I have never looked on, or looked back on my childhood or disability, with rose coloured spectacles. It wasn’t that kind of childhood.

There were too many issues around a disability I didn’t know I had, and not being aware of what my disability was, or what it entailed around my presenting co-existing medical conditions and having to work through my childhood and through those myself, meant the spectacles would always be off.

Although it was never my early intention to write, as soon as I found out about my disability at the age of 46, it became clear that without being able to write about my disability in its entirety in a self-contained place, I would never know about my disability and would have had to go to the grave not knowing about me, my challenges, or my disability at all.

Not knowing and not having had the tools as a child to understand my disability or how to deal with it mentally or emotionally, means the reality now in Covid, is that I am not equipped to deal with it.

I am pleased I chose not to shy away from it though. Just being able to say, ‘that explains what I struggled with as a child, oh so that’s what that means,’ over the years has helped me continue to piece the jigsaw pieces together.

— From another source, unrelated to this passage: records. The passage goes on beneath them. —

**config.mk**
```make
export PLATFORM = sky130hd
export DESIGN_NAME = xulie_detect_param
export DESIGN_NICKNAME = d
export VERILOG_FILES = /design/src/rtl/xulie_detect_param.sv
export SDC_FILE = /design/constraint.sdc
export NUM_CORES = 1
export LEC_CHECK = 0
export CAP_MARGIN = 10
export CORE_MARGIN = 1
export CORE_UTILIZATION = 25
export DETAILED_ROUTE_END_ITERATION = 12
export GPL_ROUTABILITY_DRIVEN = 0
export PLACE_DENSITY = 0.42
export SLEW_MARGIN = 20
export SYNTH_ARGS = -nofsm -noshare
export SYNTH_HDL_FRONTEND = slang
export SYNTH_SLANG_ARGS = --single-unit
```
**constraint.sdc**
```tcl
create_clock -name clk -period 2.2 [get_ports clk]
set_input_delay 0.33 -clock clk [delete_from_list [all_inputs] [get_ports clk]]
set_output_delay 0.33 -clock clk [all_outputs]
set_load 0.005 [all_outputs]
```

It is exactly what I needed. It doesn’t take away the fact that I was left in the dark, having to deal with a disability and without having the tools to understand. Now in a pandemic, just mentally trying to adjust is difficult.

Anyone dealing with a disability has to be able to function mentally. With help we may function better. With a 70% mental disability and in a pandemic, I may struggle to do that.


21 Jan, 2021

2 thoughts on “NO Rose Coloured Spectacles

  1. You have shown and continue to show us through this blog that you took responsibility for yourself.

    You knew something wasn’t right, but that didn’t stop you wanting to know, wanting to find out everything you needed to, in order to start the healing process.

    You ‘put your house in order’ as we must all do the same. As you have also shown, being responsible for our words and actions also means giving ourselves the respect we deserve.

    1. Thanks. Yes, the most important thing we can do is give ourselves the respect. I agree that without a diagnosis and an understanding of my disability, I could or never would heal.

      But no matter our lives, or what we deal with, we must take responsibility for ourselves. Wishing or hoping our lives will change, won’t change what we have, unless we change.

      We get one crack at the life thing. Responsibility is key to taking control. Even though I didn’t start off with an understanding, I was still aware things weren’t right.

      When I was finally able, I took control and responsibility and couldn’t be happier with my achievements. We must rely on ourselves and take responsibility. That is solely on us.